Task material >>
This design comes from an exercise in tuning for small area, a short achievable clock period and few clock cycles per item on the open sky130 flow, not from production work. In this exercise RTL edits were held to simulation tests only and were not proved equivalent to the original.

==> design/flow/design.v <==
module sgl_flit_rx (
  input  wire        clk,
  input  wire        rst,            
  input  wire        in_valid,
  input  wire [63:0] in_data,        
  output wire        in_ready,
  output wire        out_valid,
  output wire [63:0] out_data,       
  output wire        out_last,       
  output wire        out_pass,       
  output wire        out_fec_ok,     
  output wire [2:0]  out_corr,       
  output wire [23:0] out_corr_pos    
);
  localparam [63:0] CRC_POLY = 64'h42F0_E1EB_A9EA_3693;
  function automatic [7:0] gf_mul2(input [7:0] a);
    gf_mul2 = {a[6:0], 1'b0} ^ (a[7] ? 8'h1D : 8'h00);
  endfunction
  function automatic [7:0] gf_mul(input [7:0] a, input [7:0] b);
    integer i;
    reg [7:0] r, x;
    begin
      r = 8'd0;
      x = a;
      for (i = 0; i < 8; i = i + 1) begin
        if (b[i]) r = r ^ x;
        x = gf_mul2(x);
      end
      gf_mul = r;
    end
  endfunction
  function automatic [7:0] gf_mulp(input [7:0] a, input integer k);
    gf_mulp = gf_mul(a, 8'd1 << k);
  endfunction
  localparam [7:0] ALPHA_M85 = 8'hD7;    
  localparam [7:0] ALPHA_M84 = 8'hB3;    
  function automatic [63:0] crc64_word(input [63:0] crc_in, input [63:0] d);
    integer i;
    reg [63:0] c;
    reg        fb;
    begin
      c = crc_in;
      for (i = 63; i >= 0; i = i - 1) begin
        fb = c[63] ^ d[i];
        c  = {c[62:0], 1'b0} ^ (fb ? CRC_POLY : 64'd0);
      end
      crc64_word = c;
    end
  endfunction
  reg  [4:0] phi;         
  reg  [4:0] wcnt;        
  reg        in_rdy_q;
  reg        acc_q;       
  reg  [4:0] wq;          
  reg        tx_act;      
  wire accept  = in_valid && in_rdy_q;
  wire load    = acc_q && (wq == 5'd31);    
  wire [4:0] phi_n    = (accept && wcnt == 5'd0) ? 5'd1 : phi + 5'd1;
  wire [4:0] wcnt_n   = accept ? wcnt + 5'd1 : wcnt;
  wire       tx_act_n = (phi == 5'd0) ? load : tx_act;
  wire       load_n   = accept && (wcnt == 5'd31);
  wire       idle_n   = !tx_act_n && !load_n;
  wire       rdy_n    = (phi_n == wcnt_n) || (wcnt_n == 5'd0 && idle_n);
  always @(posedge clk) begin
    if (rst) begin
      phi      <= 5'd0;
      wcnt     <= 5'd0;
      in_rdy_q <= 1'b1;
      acc_q    <= 1'b0;
      tx_act   <= 1'b0;
    end else begin
      phi      <= phi_n;
      wcnt     <= wcnt_n;
      in_rdy_q <= rdy_n;
      acc_q    <= accept;
      tx_act   <= tx_act_n;
    end
  end
  always @(posedge clk) begin
    wq <= wcnt;
  end
  reg [2047:0] ring;
  reg [63:0]   rd_q;       
  always @(posedge clk) begin
    ring <= {ring[1983:0], in_rdy_q ? in_data : ring[2047:1984]};
    rd_q <= ring[2047:1984];
  end
  wire [63:0] wr_w = ring[63:0];
  function automatic [7:0] lane(input [63:0] w, input integer b);
    lane = w[63 - 8*b -: 8];
  endfunction
  reg  [7:0] a0 [0:2];
  reg  [7:0] a1 [0:2];
  reg  [7:0] a2 [0:2];
  reg  [7:0] ns0 [0:2];
  reg  [7:0] ns1 [0:2];
  reg  [7:0] ns2 [0:2];
  always @* begin : syn_next
    integer g, i, cnt, m;
    reg [7:0] t0, t1, t2, b, p0, p1, p2;
    for (g = 0; g < 3; g = g + 1) begin
      cnt = (g == 2) ? 2 : 3;
      t0 = 8'd0; t1 = 8'd0; t2 = 8'd0;
      for (i = 0; i < 3; i = i + 1) if (g + 3*i < 8) begin
        b  = lane(wr_w, g + 3*i);
        t0 = t0 ^ b;
        t1 = t1 ^ gf_mulp(b, cnt - 1 - i);
        t2 = t2 ^ gf_mulp(b, 2*(cnt - 1 - i));
      end
      p0 = (wq == 5'd0) ? 8'd0 : a0[g];
      p1 = (wq == 5'd0) ? 8'd0 : gf_mulp(a1[g], cnt);
      p2 = (wq == 5'd0) ? 8'd0 : gf_mulp(a2[g], 2*cnt);
      m = (g + 1) % 3;
      ns0[m] = p0 ^ t0;
      ns1[m] = p1 ^ t1;
      ns2[m] = p2 ^ t2;
    end
  end
  integer k;
  always @(posedge clk) begin
    if (acc_q) begin
      for (k = 0; k < 3; k = k + 1) begin
        a0[k] <= ns0[k];
        a1[k] <= ns1[k];
        a2[k] <= ns2[k];
      end
    end
  end
  reg [2:0] zc_q;
  reg [2:0] cons_q;
  always @(posedge clk) begin : chk
    integer c, m;
    if (phi == 5'd1) begin
      for (c = 0; c < 3; c = c + 1) begin
        m = (c + 2) % 3;
        zc_q[c]   <= (a0[m] == 8'd0) && (a1[m] == 8'd0) && ((c == 1) || (a2[m] == 8'd0));
        cons_q[c] <= (c == 1) || (gf_mul(a0[m], a2[m]) == gf_mul(a1[m], a1[m]));
      end
    end
  end
  reg  [7:0] se [0:2];
  reg  [7:0] sr [0:2];
  reg        fnd [0:2];
  reg  [7:0] fps [0:2];
  wire [4:0] s = phi - 5'd1;
  reg  [63:0] mask;
  reg  [2:0]  hit;
  reg  [7:0]  hpos [0:2];
  always @* begin : search
    integer g, i, cnt, b;
    reg m;
    mask = 64'd0;
    for (g = 0; g < 3; g = g + 1) begin
      cnt = (g == 2) ? 2 : 3;
      hit[g]  = 1'b0;
      hpos[g] = {s, 3'd0};
      for (i = 0; i < 3; i = i + 1) if (g + 3*i < 8) begin
        b = g + 3*i;
        m = (se[g] != 8'd0) && (gf_mulp(sr[g], i) == se[g]);
        if (m) begin
          mask[63 - 8*b -: 8] = se[g];
          hit[g]  = 1'b1;
          hpos[g] = {s, b[2:0]};
        end
      end
    end
  end
  always @(posedge clk) begin : srch
    integer g, m, cnt;
    for (g = 0; g < 3; g = g + 1) begin
      m   = (g + 1) % 3;
      cnt = (g == 2) ? 2 : 3;
      if (load) begin
        se[g] <= ns0[(g + 2) % 3];
        sr[g] <= gf_mul(ns1[(g + 2) % 3], (g == 0) ? ALPHA_M85 : ALPHA_M84);
      end else begin
        se[m] <= se[g];
        sr[m] <= gf_mulp(sr[g], cnt);
      end
      fnd[m] <= ((s == 5'd0) ? 1'b0 : fnd[g]) | hit[g];
      fps[m] <= hit[g] ? hpos[g] : fps[g];
    end
  end
  reg  [63:0] out_data_q;
  reg         out_valid_q, out_last_q, out_pass_q, out_fec_q;
  reg  [2:0]  out_corr_q;
  reg  [63:0] crc;
  reg         crc_ok;
  wire [63:0] word_c   = rd_q ^ mask;           
  wire [63:0] crc_next = crc64_word(crc, out_data_q);
  reg [2:0] corr_f;
  reg       fec_f;
  always @* begin : fin
    integer c, g;
    fec_f = 1'b1;
    for (c = 0; c < 3; c = c + 1) begin
      g = (c + 1) % 3;
      corr_f[c] = (fnd[g] | hit[g]) && cons_q[c];
      fec_f = fec_f && (zc_q[c] || corr_f[c]);
    end
  end
  always @(posedge clk) begin
    if (phi != 5'd0 && phi != 5'd31)
      out_data_q <= word_c;
    crc <= (phi == 5'd1) ? {64{1'b1}} : crc_next;
    if (phi == 5'd31)
      crc_ok <= ((crc_next ^ word_c) == {64{1'b1}});
    if (phi == 5'd0) begin
      out_fec_q  <= fec_f;
      out_corr_q <= corr_f;
    end
  end
  always @(posedge clk) begin
    if (rst) begin
      out_valid_q <= 1'b0;
      out_last_q  <= 1'b0;
      out_pass_q  <= 1'b0;
    end else begin
      out_valid_q <= tx_act && (phi <= 5'd29);
      out_last_q  <= tx_act && (phi == 5'd0);
      out_pass_q  <= fec_f && crc_ok;
    end
  end
  assign in_ready     = in_rdy_q;
  assign out_valid    = out_valid_q;
  assign out_data     = out_data_q;
  assign out_last     = out_last_q;
  assign out_pass     = out_pass_q;
  assign out_fec_ok   = out_fec_q;
  assign out_corr     = out_corr_q;
  assign out_corr_pos = {fps[1], fps[0], fps[2]};
endmodule
==> design/flow/run.sh <==
#!/bin/bash
# synth_recipe.tcl (not shown) runs the flow's synth.tcl, then flattens the netlist and writes it again
# the make line also repeats each setting of config.mk as NAME=value (left out here)
make -C /OpenROAD-flow-scripts/flow DESIGN_CONFIG=/design/flow/config.mk WORK_HOME=/design/flow/orfs CLKGATE_MAP_FILE= SYNTH_SCRIPT=/design/flow/synth_recipe.tcl finish
==> design/flow/config.mk <==
export PLATFORM = sky130hd
export DESIGN_NAME = sgl_flit_rx
export DESIGN_NICKNAME = sgl_flit_rx
export VERILOG_FILES = /design/flow/design.v
export SDC_FILE = /design/flow/constraint.sdc
export NUM_CORES = 4
export LEC_CHECK = 0
export CAP_MARGIN = 20
export CORE_MARGIN = 2
export CORE_UTILIZATION = 40
export SLEW_MARGIN = 20
==> design/flow/constraint.sdc <==
create_clock -name core_clock -period 14.0 [get_ports {clk}]
set_input_delay 2.8000 -clock core_clock [delete_from_list [all_inputs] [get_ports {clk}]]
set_output_delay 2.8000 -clock core_clock [all_outputs]
set_load 0.01 [all_outputs]
==> impl_metrics.ini <==
[cts]
insertion_delay_ns = 0.87
h-tree-depth = 4
post_cts_resized = 0
post_cts_buffers = 0
cts-root-buf = clkbuf_16
cts_buffer_depth = 3
cts_tree = built
hold_buffers = 0
clk_pin_slew_ns = 0.07
clock-sinks = 2418
cts_buffers = 213

[sta]
fmax_ghz = 0.0849
min_period_ns = 11.78
final-max-slew-violation-count = 0
final-hold-violation-count = 0
worst_pin_slew_ns = 1.06
finalSetupViolCount = 0
grt_setup_unrepaired = no
relSlewSlack = 0.286
min_period_over_period = 0.841
clock_skew_ns = 0.0842
tns_ns = 0

[route]
wl_per_cell_um = 24.2
drt_iter0_drc = 2317
drc = 0
viasPerCell = 4.46
routed_wl_mm = 206
ant_nets = 0
firstDrtPassIters = 5
vias = 37900

[critical_path]
required_ns = 14.66
endpoint_kind = flop
crit_fanout = 13
crit_type = reg2reg
regToRegSetupSlack_ns = 2.22
arrival_ns = 12.43
startpoint_type = flop

[global_routing]
grt.total_usage = 0.206
overflow = 0
grt_pass1_wl_mm = 286
grt_pass1_vias = 38000
antenna_found_initial = 11
grt_max_degree = 67

[die]
io_pins = 163
die_w_um = 445
row_count = 161
design.die.area_um2 = 198000
fp.dieH_um = 445
core_area_um2 = 193000
initial_core_util = 0.403

[synthesis]
synthFlopType = dfxtp_1
ys_async_sr_fraction = 0
ys_warn_count = 8
syn-cell-area_um2 = 77800
ys_seq_area_frac = 0.641
ys_ff_latch = 2418
synth_cells = 5506
synth_nets = 5584
synth-edff-count = 146
ys_types = 70
syn_area_per_cell_um2 = 14.1

[finish]
nets = 5850
mostFrequentLayoutCell = dfxtp_1
fin_util = 0.467
drive_above_1_share = 0.0985
fill_cells = 16900
area_growth_syn_to_layout_pct = 15.9
mostFrequentLayoutCells = 2270 x dfxtp_1, 1143 x xnor2_1, 451 x xor2_1

[placed_design]
dpl.hpwl_mm = 159
gp_congestion = 0.948
io_buffers = 162

[flow_run]
maxCapViolations = 0

[hold_path]
hp-class = reg2reg

[run_status]
status = finished clean
[worst paths after layout]
kind	end	from	cells past startpoint
setup / recovery	crc_ok	out_data_q[62]	22
setup reg to reg	crc_ok	out_data_q[62]	22
hold reg to reg	ring[687]	ring[623]	0
hold / removal	ring[687]	ring[623]	0
[flip-flops by register name, indices dropped and copies added (netlist names), 2 cells and up]
name and cells:
out_data_q 64, rd_q 64, zc_q 3, wq 5, crc 64, a2 24
cons_q 2, a0 24, out_corr_q 3, wcnt 5, fps 24, fnd 3
se 24, sr 24, a1 24, phi 5, ring 2048
[cell usage after synthesis (16+ instances only)]
master,number,area (µm²)
dfxtp_1,2272,45500
xnor2_1,1146,10000
xor2_1,451,3950
nand2_1,366,1370
xnor3_1,257,5790
edfxtp_1,146,4380
clkbuf_1,124,465
nor2_1,122,458
mux2_2,77,867
a21oi_1,58,290
o21ai_0,41,205
xnor2_2,39,634
inv_1,35,131
nor4_1,35,219
xor3_1,31,737
nor3_1,26,130
mux2i_1,25,250
nand3_1,21,105
nand2b_1,19,119
buf_1,17,63.8
buf_2,16,80.1
nand4_1,16,100
[routing by layer]
layer,up-vias,share of wire,global-route usage
li1,18100,-,-
met1,18600,0.42,0.250
met2,828,0.51,0.365
met3,295,0.034,0.0263
met4,0,0.044,0.0892
met5,-,0,0
[cells by family after synthesis]
kind of cell / count (synthesis) / synth area share
AOI/OAI and AO/OA: 149 / 0.0114
buffers and inverters: 198 / 0.0101
adders and majority gates: 11 / 0.00177
and+or+nand+nor: 664 / 0.0376
xor gates and xnor gates: 1964 / 0.284
DFF: 2418 / 0.641
muxes: 102 / 0.0144
[per-stage QoR]
step	worst slack (ns)	area, µm²	hold slack (ns)	cells
2_1_floorplan	4.85	77800	0.310	5506
3_3_place_gp	2.38	82300	0.310	8083
3_5_place_dp	2.41	82400	0.312	8083
4_1_cts	2.32	90200	0.258	8483
5_1_grt	1.81	90200	0.259	8483
6_report	2.22	90200	0.263	8487
[layout make-up]
class | instances | area [µm²] | share of cell area
antenna | 4 | 10.0 | 0.000111
inverter | 35 | 131 | 0.00146
multi-input combinational | 2890 | 27200 | 0.301
clock inverter | 96 | 1570 | 0.0174
sequential | 2418 | 49900 | 0.553
tap | 2526 | 3160 | 0.0350
timing repair buffer | 214 | 2010 | 0.0223
clock buffer | 304 | 6240 | 0.0692
[critical path, cell delays in order, from the launching register on]
cell and delay (ns):
edfxtp_1 0.48, xnor2_2 0.64, xnor2_1 0.19, buf_4 0.22, xnor3_1 0.47, xnor3_1 0.77, xnor3_1 0.82, xnor3_1 0.75
xnor3_2 0.58, xnor2_1 0.69, xnor3_1 0.64, xor2_1 0.40, xnor3_1 0.30, xnor3_1 0.48, xnor2_2 0.36, xor3_1 0.79
xnor3_1 0.97, xor2_2 0.61, xnor2_1 0.32, o31ai_1 0.12, or4_1 0.45, nand4b_1 0.19, nor4_1 0.31
Testbench counts, summed over its fixed seeds: cycles 16,656, flits 512.

-- what the ideal ports hide --
Ports are ideal in the flow. The routed layout listed here was re-timed in OpenROAD.
Step 1 sets driving cells, clkbuf_16 on the clock port and buf_2 on the other inputs (assumed; they add their load-dependent delay and slew).
Step 2, shift: input delay + t, output delay - t, t = (earliest + latest rising clock arrival at the registers) / 2. This alone moves slack from input paths to output paths.
Three values: ideal ports, drivers, drivers and shift; two values: the first two.
t, ns: 0.904
setup WS [ns]: 2.224 / 2.224 / 2.224
latest minus earliest clock arrival (ns): 0.085 / 0.086
After both steps setup and hold are still met in this run. The setup slack of this run moves by 0.000 ns with the drivers and by 0.000 ns with both steps.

Aim of the exercise >>
With the line that has "export DESIGN_NAME = sgl_flit_rx" as the first and the line that has "synth_nets = 5584" as the last, repeat exactly that run of lines above and no more.

Response to the exercise >>
export DESIGN_NAME = sgl_flit_rx
export DESIGN_NICKNAME = sgl_flit_rx
export VERILOG_FILES = /design/flow/design.v
export SDC_FILE = /design/flow/constraint.sdc
export NUM_CORES = 4
export LEC_CHECK = 0
export CAP_MARGIN = 20
export CORE_MARGIN = 2
export CORE_UTILIZATION = 40
export SLEW_MARGIN = 20
==> design/flow/constraint.sdc <==
create_clock -name core_clock -period 14.0 [get_ports {clk}]
set_input_delay 2.8000 -clock core_clock [delete_from_list [all_inputs] [get_ports {clk}]]
set_output_delay 2.8000 -clock core_clock [all_outputs]
set_load 0.01 [all_outputs]
==> impl_metrics.ini <==
[cts]
insertion_delay_ns = 0.87
h-tree-depth = 4
post_cts_resized = 0
post_cts_buffers = 0
cts-root-buf = clkbuf_16
cts_buffer_depth = 3
cts_tree = built
hold_buffers = 0
clk_pin_slew_ns = 0.07
clock-sinks = 2418
cts_buffers = 213

[sta]
fmax_ghz = 0.0849
min_period_ns = 11.78
final-max-slew-violation-count = 0
final-hold-violation-count = 0
worst_pin_slew_ns = 1.06
finalSetupViolCount = 0
grt_setup_unrepaired = no
relSlewSlack = 0.286
min_period_over_period = 0.841
clock_skew_ns = 0.0842
tns_ns = 0

[route]
wl_per_cell_um = 24.2
drt_iter0_drc = 2317
drc = 0
viasPerCell = 4.46
routed_wl_mm = 206
ant_nets = 0
firstDrtPassIters = 5
vias = 37900

[critical_path]
required_ns = 14.66
endpoint_kind = flop
crit_fanout = 13
crit_type = reg2reg
regToRegSetupSlack_ns = 2.22
arrival_ns = 12.43
startpoint_type = flop

[global_routing]
grt.total_usage = 0.206
overflow = 0
grt_pass1_wl_mm = 286
grt_pass1_vias = 38000
antenna_found_initial = 11
grt_max_degree = 67

[die]
io_pins = 163
die_w_um = 445
row_count = 161
design.die.area_um2 = 198000
fp.dieH_um = 445
core_area_um2 = 193000
initial_core_util = 0.403

[synthesis]
synthFlopType = dfxtp_1
ys_async_sr_fraction = 0
ys_warn_count = 8
syn-cell-area_um2 = 77800
ys_seq_area_frac = 0.641
ys_ff_latch = 2418
synth_cells = 5506
synth_nets = 5584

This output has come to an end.